G-protein sensitivity of ligand binding to human dopamine D(2) and D(3) receptors expressed in Escherichia coli: clues for a constrained D(3) receptor structure.

Human dopamine D(2) and D(3) receptors were expressed in Chinese hamster ovary (CHO) and Escherichia coli cells to compare their ligand binding properties in the presence or absence of G-proteins and to analyze their ability to interact with G(i/o)-proteins.
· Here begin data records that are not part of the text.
===== config.mk =====
export PLATFORM = sky130hd
export DESIGN_NAME = timer_mode_engine
export DESIGN_NICKNAME = d
export VERILOG_FILES = /design/src/rtl/timer_pkg.sv /design/src/rtl/timer_if.sv /design/src/rtl/timer_mode_engine.sv /design/src/rtl/timer_prescaler.sv
export SDC_FILE = /design/constraint.sdc
export NUM_CORES = 1
export LEC_CHECK = 0
export ABC_AREA = 1
export BUFFER_PORTS_ARGS = -buffer_cell sky130_fd_sc_hd__buf_4
export CAP_MARGIN = 20
export CORE_ASPECT_RATIO = 1.25
export CORE_MARGIN = 1
export CORE_UTILIZATION = 60
export CTS_CLUSTER_SIZE = 40
export DETAILED_ROUTE_END_ITERATION = 10
export GPL_TIMING_DRIVEN = 0
export PLACE_DENSITY = 0.8
export RECOVER_POWER = 100
export SETUP_SLACK_MARGIN = 0.05
export SYNTH_ARGS = -nofsm -noshare
export SYNTH_HDL_FRONTEND = slang
export SYNTH_SLANG_ARGS = --single-unit

===== constraint.sdc =====
create_clock -name i_ref_clk -period 5.55 [get_ports i_ref_clk]
set_input_delay 0.555 -clock i_ref_clk [delete_from_list [all_inputs] [get_ports i_ref_clk]]
set_output_delay 0.555 -clock i_ref_clk [all_outputs]
set_load 0.05 [all_outputs]

===== src/rtl/timer_pkg.sv =====
// Package with register map, field layout, reset values and mode codes of the timer.
package timer_pkg;
    localparam logic [3:0]  ADDR_CTRL    = 4'h0;
    localparam logic [3:0]  ADDR_COUNT   = 4'h1;
    localparam logic [3:0]  ADDR_MATCH   = 4'h2;
    localparam logic [3:0]  ADDR_RELOAD  = 4'h3;
    localparam logic [3:0]  ADDR_STATUS  = 4'h4;
    localparam logic [3:0]  ADDR_MASK    = 4'h5;
    localparam logic [3:0]  ADDR_PINS    = 4'h6;
    localparam int          CTRL_EN_BIT  = 0;
    localparam int          CTRL_POL_BIT = 1;
    localparam int          CTRL_OE_BIT  = 2;
    localparam int          CTRL_MODE_LO = 4;
    localparam int          CTRL_PRE_LO  = 8;
    localparam int          ST_RELOAD    = 0;
    localparam int          ST_GATE_OFF  = 1;
    localparam logic [15:0] COUNT_RESTART = 16'h0001;
    localparam logic [15:0] RESET_WORD   = 16'h0000;
    localparam logic [1:0]  MODE_CMP_CNT = 2'h0;
    localparam logic [1:0]  MODE_PWM     = 2'h1;
    localparam logic [1:0]  MODE_COMPARE = 2'h2;
    localparam logic [1:0]  MODE_GATED   = 2'h3;
endpackage


===== src/rtl/timer_if.sv =====
// Interface carrying the enable, prescale select and tick strobe between the prescaler and the timer core.
`timescale 1ns/1ps
interface timer_if;
    logic       enable;
    logic [2:0] prescale_sel;
    logic       tick;
    modport core (output enable, output prescale_sel, input tick);
    modport div  (input enable, input prescale_sel, output tick);
endinterface


===== src/rtl/timer_mode_engine.sv =====
// Sixteen-bit up-counting timer with comparator counter, PWM, compare and gated modes.
//
// Strobed register access and the address map are this design's own decisions.
`timescale 1ns/1ps
// Notes on behaviour
// - Comparator counter: written start count only for first pass, then restart at one.
// - Comparator counter counts chosen comparator edge; same bit sets initial output level.
// - PWM counts ticks up to reload value and toggles the output at match.
// - PWM reload: interrupt, count back to one, keep counting.
// - PWM polarity one: start high, low at match, high again at reload.
// - PWM polarity zero: start low, high at match, low again at reload.
// - PWM start count governs only first period; later periods start at one.
// - Compare mode counts prescaled clock from start value toward compare value.
// - Gated mode counts ticks only while the input pin is at the active level.
// - Gated mode interrupts on input going inactive and on every reload.
// - Gated reload interrupts, returns count to one, resumes only if input active.
// - Gated mode with output enabled inverts the output at each reload.
module timer_mode_engine (
    input  wire logic        i_ref_clk,
    input  wire logic        i_nrst,
    input  wire logic [3:0]  i_addr,
    input  wire logic [15:0] i_wdata,
    input  wire logic        i_wr,
    input  wire logic        i_rd,
    output logic      [15:0] o_rdata,
    input  wire logic        i_timer_in,
    input  wire logic        i_cmp_out,
    output logic             o_timer_out,
    output logic             o_timer_oe,
    output logic             o_irq
);
    logic [15:0] ctrl;
    logic [15:0] count;
    logic [15:0] match;
    logic [15:0] reload;
    logic [1:0]  status;
    logic [1:0]  mask;
    logic        out_level;
    logic [1:0]  tin_sync;
    logic [1:0]  cmp_sync;
    logic        cmp_prev;
    logic        gate_prev;
    logic        enable;
    logic        pol;
    logic [1:0]  mode;
    logic        gate_active;
    logic        cmp_edge;
    logic        advance;
    logic        hit_reload;
    logic        hit_match;
    logic        gate_off;
    logic [15:0] next_count;
    logic [1:0]  clr_status;
    timer_if     tbus();

    // Write strobe aimed at one register index.
    function automatic logic wr_hit(input logic       wr,
                                    input logic [3:0] addr,
                                    input logic [3:0] target);
        return wr && (addr == target);
    endfunction

    // Sticky flag: the set wins over a clear that lands in the same cycle.
    function automatic logic sticky_next(input logic flag,
                                         input logic evt,
                                         input logic clear);
        return evt || (flag && !clear);
    endfunction

    assign enable = ctrl[timer_pkg::CTRL_EN_BIT];
    assign pol    = ctrl[timer_pkg::CTRL_POL_BIT];
    assign mode   = ctrl[timer_pkg::CTRL_MODE_LO +: 2];

    assign tbus.enable       = enable;
    assign tbus.prescale_sel = ctrl[timer_pkg::CTRL_PRE_LO +: 3];

    timer_prescaler u_prescaler (
        .i_ref_clk (i_ref_clk),
        .i_nrst    (i_nrst),
        .bus       (tbus.div)
    );

    // Pins from outside pass two flip-flops; only the second stage is read.
    always_ff @(posedge i_ref_clk or negedge i_nrst) begin
        if (!i_nrst) begin
            tin_sync <= 2'h0;
            cmp_sync <= 2'h0;
        end else begin
            tin_sync <= {tin_sync[0], i_timer_in};
            cmp_sync <= {cmp_sync[0], i_cmp_out};
        end
    end

    always_ff @(posedge i_ref_clk or negedge i_nrst) begin
        if (!i_nrst) begin
            cmp_prev  <= 1'b0;
            gate_prev <= 1'b0;
        end else begin
            cmp_prev  <= cmp_sync[1];
            gate_prev <= gate_active;
        end
    end

    assign gate_active = (tin_sync[1] == pol);
    // Polarity one picks the rising comparator edge, zero the falling one.
    assign cmp_edge = (cmp_sync[1] != cmp_prev) && (cmp_sync[1] == pol);

    always_comb begin
        unique case (mode)
            timer_pkg::MODE_CMP_CNT: advance = cmp_edge;
            timer_pkg::MODE_PWM:     advance = tbus.tick;
            timer_pkg::MODE_COMPARE: advance = tbus.tick;
            timer_pkg::MODE_GATED:   advance = tbus.tick && gate_active;
        endcase
    end

    assign hit_reload = enable && advance && (count == reload);
    assign hit_match  = enable && advance && (count == match) && (mode == timer_pkg::MODE_PWM);
    // A falling gate is only an event while the timer runs in gated mode.
    assign gate_off = enable && (mode == timer_pkg::MODE_GATED) && gate_prev && !gate_active;

    // The reload value is checked before incrementing, so a period is reload ticks long.
    always_comb begin
        if (hit_reload) begin
            next_count = timer_pkg::COUNT_RESTART;
        end else if (enable && advance) begin
            next_count = count + 16'h0001;
        end else begin
            next_count = count;
        end
    end

    always_ff @(posedge i_ref_clk or negedge i_nrst) begin
        if (!i_nrst) begin
            count <= timer_pkg::RESET_WORD;
        end else if (wr_hit(i_wr, i_addr, timer_pkg::ADDR_COUNT)) begin
            count <= i_wdata;
        end else begin
            count <= next_count;
        end
    end

    // Output level: preset from polarity while disabled, then driven by events.
    always_ff @(posedge i_ref_clk or negedge i_nrst) begin
        if (!i_nrst) begin
            out_level <= 1'b0;
        end else if (!enable) begin
            out_level <= pol;
        end else if (mode == timer_pkg::MODE_PWM) begin
            if (hit_reload) begin
                out_level <= pol;
            end else if (hit_match) begin
                out_level <= !out_level;
            end
        end else if (hit_reload) begin
            out_level <= !out_level;
        end
    end

    assign o_timer_out = out_level;
    assign o_timer_oe  = ctrl[timer_pkg::CTRL_OE_BIT];

    // Control is taken whole; software keeps the timer disabled while it changes fields.
    always_ff @(posedge i_ref_clk or negedge i_nrst) begin
        if (!i_nrst) begin
            ctrl <= timer_pkg::RESET_WORD;
        end else if (wr_hit(i_wr, i_addr, timer_pkg::ADDR_CTRL)) begin
            ctrl <= i_wdata;
        end
    end

    always_ff @(posedge i_ref_clk or negedge i_nrst) begin
        if (!i_nrst) begin
            match <= timer_pkg::RESET_WORD;
        end else if (wr_hit(i_wr, i_addr, timer_pkg::ADDR_MATCH)) begin
            match <= i_wdata;
        end
    end

    // The reload word doubles as the compare value in compare mode.
    always_ff @(posedge i_ref_clk or negedge i_nrst) begin
        if (!i_nrst) begin
            reload <= timer_pkg::RESET_WORD;
        end else if (wr_hit(i_wr, i_addr, timer_pkg::ADDR_RELOAD)) begin
            reload <= i_wdata;
        end
    end

    always_ff @(posedge i_ref_clk or negedge i_nrst) begin
        if (!i_nrst) begin
            mask <= 2'h0;
        end else if (wr_hit(i_wr, i_addr, timer_pkg::ADDR_MASK)) begin
            mask <= i_wdata[1:0];
        end
    end

    assign clr_status = wr_hit(i_wr, i_addr, timer_pkg::ADDR_STATUS) ? i_wdata[1:0] : 2'h0;

    // Sticky events: a new event in the clearing cycle survives the clear.
    always_ff @(posedge i_ref_clk or negedge i_nrst) begin
        if (!i_nrst) begin
            status <= 2'h0;
        end else begin
            status[timer_pkg::ST_RELOAD] <= sticky_next(
                status[timer_pkg::ST_RELOAD],
                hit_reload,
                clr_status[timer_pkg::ST_RELOAD]);
            status[timer_pkg::ST_GATE_OFF] <= sticky_next(
                status[timer_pkg::ST_GATE_OFF],
                gate_off,
                clr_status[timer_pkg::ST_GATE_OFF]);
        end
    end

    assign o_irq = |(status & mask);

    always_ff @(posedge i_ref_clk or negedge i_nrst) begin
        if (!i_nrst) begin
            o_rdata <= timer_pkg::RESET_WORD;
        end else if (i_rd) begin
            unique case (i_addr)
                timer_pkg::ADDR_CTRL:   o_rdata <= ctrl;
                timer_pkg::ADDR_COUNT:  o_rdata <= count;
                timer_pkg::ADDR_MATCH:  o_rdata <= match;
                timer_pkg::ADDR_RELOAD: o_rdata <= reload;
                timer_pkg::ADDR_STATUS: o_rdata <= {14'h0000, status};
                timer_pkg::ADDR_MASK:   o_rdata <= {14'h0000, mask};
                // Pin levels let software tell a gate-off from a reload.
                timer_pkg::ADDR_PINS:   o_rdata <= {13'h0000, out_level,
                                                    cmp_sync[1], tin_sync[1]};
                default:                o_rdata <= timer_pkg::RESET_WORD;
            endcase
        end else begin
            o_rdata <= timer_pkg::RESET_WORD;
        end
    end
endmodule


===== src/rtl/timer_prescaler.sv =====
// Prescaler that divides the system clock by a power of two into one-cycle tick pulses.
`timescale 1ns/1ps
module timer_prescaler (
    input  wire logic i_ref_clk,
    input  wire logic i_nrst,
    timer_if.div      bus
);
    logic [6:0] count;
    logic [6:0] limit;

    assign limit = 7'((8'h01 << bus.prescale_sel) - 8'h01);

    always_ff @(posedge i_ref_clk or negedge i_nrst) begin
        if (!i_nrst) begin
            count <= 7'h00;
        end else if (!bus.enable || count >= limit) begin
            count <= 7'h00;
        end else begin
            count <= count + 7'h01;
        end
    end

    // A disabled timer restarts its prescale phase so the first period is whole.
    always_ff @(posedge i_ref_clk or negedge i_nrst) begin
        if (!i_nrst) begin
            bus.tick <= 1'b0;
        end else begin
            bus.tick <= bus.enable && (count >= limit);
        end
    end
endmodule


# ---- Yosys cells after proc, flatten, opt, wreduce, memory -nomap -nowiden
# Index checks and enable logic that the tools add are counted.
dict set report totals {
  output_inout_bits 19
  elab_cells 81
  register_bits 99
}
dict set report classes {
  n_reduce_logical 32
  n_eq_ne 16
  bitwise 1
  magnitude_cmp 1
  shifts 1
  add_sub_neg 3
  mux 13
}
# cell count
set op_table {}
lappend op_table {{16-bit one-hot mux with 7 select lines} 1}
lappend op_table {{16-bit 2-to-1 mux} 4}
lappend op_table {{16-bit equality test} 2}
lappend op_table {{1-bit logical AND} 18}
lappend op_table {{16-bit by 1-bit adder with 16-bit output, second input constant} 1}
lappend op_table {{4-bit by 3-bit equality test with 1-bit output, second input constant} 3}
lappend op_table {{4-bit by 2-bit equality test with 1-bit output, second input constant} 2}
lappend op_table {{7-bit by 1-bit adder with 7-bit output, second input constant} 1}
lappend op_table {{7-bit >= comparator} 1}
lappend op_table {{7-bit 2-to-1 mux} 1}
lappend op_table {{1-bit by 3-bit << shifter with 7-bit output, first input constant} 1}
lappend op_table {{7-bit by 1-bit subtractor with 7-bit output, second input constant} 1}
lappend op_table {{3-bit by 1-bit != test with 1-bit output, second input constant} 2}
lappend op_table {{1-bit logical NOT} 5}
lappend op_table {{1-bit 2-to-1 mux} 5}
lappend op_table {{2-bit equality test, second input constant} 2}
lappend op_table {{4-bit by 1-bit equality test with 1-bit output, second input constant} 1}
lappend op_table {{4-bit logical NOT} 1}
lappend op_table {{2-bit OR reduction} 2}
lappend op_table {{1-bit logical OR} 3}
lappend op_table {{1-bit one-hot mux with 3 select lines} 1}
lappend op_table {{3-bit nonzero test} 1}
lappend op_table {{2-bit bitwise AND} 1}
lappend op_table {{1-bit equality test} 2}
lappend op_table {{5 further kinds} 5}

# ---- Depth between registers and ports, before layout
dict set report depth {
  ltp_word 10
  ltp_mapped 13
  depth_no_buf 13
}

# ---- Cells and area by module
# A second synthesis with hierarchy kept.
dict set report hier_totals {
  cells_unflattened 673
  area_unflattened_um2 5360.1
}
# module instances area_each_um2 seq_area_each_um2 cells_per_inst
set by_module_without_submodules {}
lappend by_module_without_submodules {timer_mode_engine 1 4788.3 2277.2 599}
lappend by_module_without_submodules {timer_prescaler 1 571.8 200.2 74}

# ---- Worst setup path after synthesis
# No wires, ideal clock.
dict set report synth_path {
  path_kind {register -> register}
  from {reg ctrl[10]}
  to {reg u_prescaler.count[5]}
  n_path_buf 2
  synth_period_minus_slack_ps 1861
  stages_incl_launch_ff 11
  setup_time_ps 78
  arrival_time_ps 1783
  path_slack_ps 3689
  path_cell_list {dfrtp_1 -> clkbuf_1 -> a21oi_1 -> ha_1 -> a21oi_1 -> o21ai_0 -> nand4_1 -> o2111ai_1 -> or2_2 -> clkbuf_1 -> a21oi_1}
}
dict set report synth_via {
  elab_chain_cells 5
}
# item line
set synth_rtl {}
lappend synth_rtl {{start, declared} timer_mode_engine.sv:32} ;# logic [15:0] ctrl;
lappend synth_rtl {{start signal, assigned} timer_mode_engine.sv:166} ;# ctrl <= timer_pkg::RESET_WORD;
lappend synth_rtl {{start signal, assigned} timer_mode_engine.sv:168} ;# ctrl <= i_wdata;
lappend synth_rtl {{1-bit by 3-bit << shifter with 7-bit output} timer_prescaler.sv:11} ;# assign limit = 7'((8'h01 << bus.prescale_sel) - 8'h01);
lappend synth_rtl {{7-bit by 1-bit subtractor with 7-bit output} timer_prescaler.sv:11}
lappend synth_rtl {{7-bit >= comparator} timer_prescaler.sv:16} ;# end else if (!bus.enable || count >= limit) begin
lappend synth_rtl {{1-bit logical OR} timer_prescaler.sv:16}
lappend synth_rtl {{7-bit 2-to-1 mux} timer_prescaler.sv:16}
lappend synth_rtl {{end signal, assigned} timer_prescaler.sv:19} ;# count <= count + 7'h01;
lappend synth_rtl {{end, declared} timer_prescaler.sv:8} ;# logic [6:0] count;
# No other way between the ends.
# A chain may end at the register's enable or synchronous reset.

# ---- Worst setup path after layout
dict set report layout_path {
  from {in i_addr[2]}
  to {reg count[15]}
}
dict set report layout_via {
  elab_chain_cells 3
}
# item line
set layout_rtl {}
lappend layout_rtl {{start, declared} timer_mode_engine.sv:21} ;# input wire logic [3:0] i_addr,
lappend layout_rtl {{4-bit by 1-bit equality test with 1-bit output *} timer_mode_engine.sv:60} ;# return wr && (addr == target);
lappend layout_rtl {{1-bit logical AND *} timer_mode_engine.sv:60}
lappend layout_rtl {{3-bit nonzero test (no source line) or 16-bit 2-to-1 mux (tied branches)} --}
lappend layout_rtl {{end signal, assigned} timer_mode_engine.sv:135} ;# count <= timer_pkg::RESET_WORD;
lappend layout_rtl {{end signal, assigned} timer_mode_engine.sv:137} ;# count <= i_wdata;
lappend layout_rtl {{end signal, assigned} timer_mode_engine.sv:139} ;# count <= next_count;
lappend layout_rtl {{end, declared} timer_mode_engine.sv:33} ;# logic [15:0] count;
# Every way passes the cells marked *; elsewhere a longest branch is shown, timed or not.

==> metrics.md <==
| Metric | Value |
|---|---|
| Post-Syn Area | `5330 µm²` |
| Cts bufs inserted | `9` |
| Placed cells | `840` |
| Worst EP required | `5.86 ns` |
| Synthesized net count | `713` |
| Area contributors post-synth | `dfrtp_1 (47%), nand2_1 (13%), inv_1 (6.0%), o21ai_0 (5.5%), nand3_1 (3.5%)` |
| Initial antenna violation count | `0` |
| CTS tree | `yes` |
| Post-synth top area cell | `dfrtp_1` |
| Clock net sink count | `99` |
| Largest net degree at the start of global routing | `58` |
| Most used DFF post-synth | `dfrtp_1` |
| CP max FO | `10` |
| Slew Limit Fails | `43` |
| Hold EP | `tin_sync[0]$_DFF_PN0_` |
| First-pass GRT wire length | `23500 µm` |
| Violated checks | `max-capacitance violations, max-slew violations` |
| # rows | `38` |
| Die Ht | `107 µm` |
| RR Startpoint | `ctrl[10]$_DFFE_PN0P_` |
| Global route overflow | `0` |
| Post-CTS Resized | `0` |
| Final WL | `14600 µm` |
| Pwr/cell area | `406 nW/µm²` |
| Slew headroom | `-61.8%` |
| Worst Hold Class | `in2reg` |
| Placed cell area | `5840 µm²` |
| Crit path max-delay cell type | `nand2_1` |
| Ys Warns | `0` |
| Final worst path period share | `45.8%` |
| Vias per inst | `5.74` |
| Overall routing resource usage | `33.8%` |
| Setup tns final | `0 ns` |
| Max frequency | `393 MHz` |
| Worst slew pin tran | `2.43 ns` |
| Nets | `769` |
| Total die area | `9260 µm²` |
| Leak | `2.97 nW` |
| Distinct cells, synth | `36` |
| DP HPWL | `10400 µm` |
| FF+latch count, synth | `99` |
| Worst reg2reg path depth | `10` |
| Crit end category | `flop` |
| Area delta synth->final | `12.2%` |
| RSZ-0062 raised after global routing | `false` |
| Final hold vios | `0` |
| CP peak stage delay | `0.47 ns` |
| Hold Buf Count CTS | `0` |
| CP dominant cell by count | `nand2_1` |
| Worst vdd ir | `0.258 mV` |
| Critical Path Start Type | `input pin` |
| Data arrival time of the worst path | `2.85 ns` |
| Via count | `4910` |
| Hold path cells | `1` |
| R2r setup slk | `3.28 ns` |
| Fin cells | `856` |
| Initial Util | `61.6%` |
| Mapped Cells | `675` |
| GP Congestion | `0.947` |
| Minimum clock period | `2.54 ns` |
| Placeable Area | `8650 µm²` |
| IO Pins | `45` |
| CTS clock-pin slew for the worst setup and hold paths | `0.10 ns` |
| Avg Cell Area, Syn | `7.89 µm²` |
| Max Root-Sink Buffers | `2` |
| Die X | `86.3 µm` |
| Clock Latency Late Sink | `0.38 ns` |
| Worst path cell trace | `clkbuf_4 -> nor2_1 -> nand2_1 -> inv_1 -> nand2_1 -> nand2_1 -> clkbuf_1 -> nand3_1 -> nand3_1` |
| Run status | `complete, but fails checks` |
| Detailed Routing Iterations Pass 1 | `7` |
| Clock tree root buffer cell | `clkbuf_8` |
| Post-DR wirelength/cell | `17.1 µm` |
| Sequential-to-total area share from yosys stat | `46.5%` |
| Design area | `5980 µm²` |
| Count of final setup violators | `0` |
| Layout cells sized above 1 | `8.97%` |
| Residual antenna-violating net count after detailed routing | `0` |
| Ys async rst share | `100%` |
| Layout Skew | `0.0115 ns` |
| Area share of the largest cell type after synthesis | `46.5%` |
| Max-Cap Viols | `1` |
| Top post-synthesis cells by count | `nand2_1 (180), dfrtp_1 (99), inv_1 (85)` |
| Critical R2R Capture | `u_prescaler.count[5]$_DFF_PN0_` |
| N_diodes | `0` |
| PortBufs | `44` |
| Post-CTS Setup Bufs | `0` |
| Min-delay src | `i_timer_in` |
| DRC | `0` |
| Number of global-route vias before repair | `4919` |
| H-tree depth | `3` |
| CP Class | `in2reg` |
| Count leader, synth | `nand2_1` |
| Initial drt markers | `541` |
| EDFF count, synth | `0` |
[critical path: cells and delay by family]
| kind | cells | cell delay, ns |
|---|---|---|
| buffers and inverters | 3 | 0.79 |
| AND/OR/NAND/NOR | 6 | 1.51 |
[cell type report]
cell class	instances	area (µm²)
multi-input combinational	457	2360
buffer	23	101
sequential	99	2480
timing repair buffer	45	279
clock inverter	6	111
tap	120	150
fill	747	2680
inverter	96	360
clock buffer	10	138
[state kept, by name, indices dropped and copies added (netlist names)]
name	flops
cmp_prev	1
cmp_sync	2
count	16
ctrl	16
gate_prev	1
mask	2
match	16
o_rdata	16
o_timer_out	1
reload	16
status	2
tin_sync	2
u_prescaler.bus.tick	1
u_prescaler.count	7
Binding affinities of agonists (dopamine, 7-OH-DPAT, PD128907, lisuride) and antagonists/inverse agonists (haloperidol, risperidone, domperidone, spiperone, raclopride, nemonapride), measured using [(125)I]iodosulpride and [(3)H]7-OH-DPAT, were similar for hD(3) receptors in E. coli and CHO cell membranes. Both agonists and antagonists showed 2- to 25-fold lower binding affinities at hD(2) receptors in E. coli versus CHO cell membranes (measured with [(3)H]spiperone), but the rank order of potencies remained similar. Purported inverse agonists did not display higher affinities for G-protein-free receptors. In CHO membranes, GppNHp decreased high affinity agonist ([(3)H]7-OH-DPAT) binding at hD(2) receptors but not at hD(3) receptors. Also, [(3)H]7-OH-DPAT (nanomolar concentration range) binding was undetectable at hD(2) but clearly measurable at hD(3) receptors in E. coli membranes. Addition of a G(i/o)-protein mix to E. coli membranes increased high affinity [(3)H]7-OH-DPAT binding in a concentration-dependent manner at hD(2) and hD(3) receptors; this effect was reversed by addition of GppNHp. The potency of the G(i/o)-protein mix to reconstitute high affinity binding was similar for hD(2) and hD(3) receptors. Thus, agonist binding to D(3) receptors is only slightly affected by G-protein uncoupling, pointing to a rigid receptor structure. Furthermore, we propose that the generally reported lower signaling capacity of D(3) receptors (versus D(2) receptors) is not due to its lower affinity for G-proteins but attributed to its lower capacity to activate these G-proteins.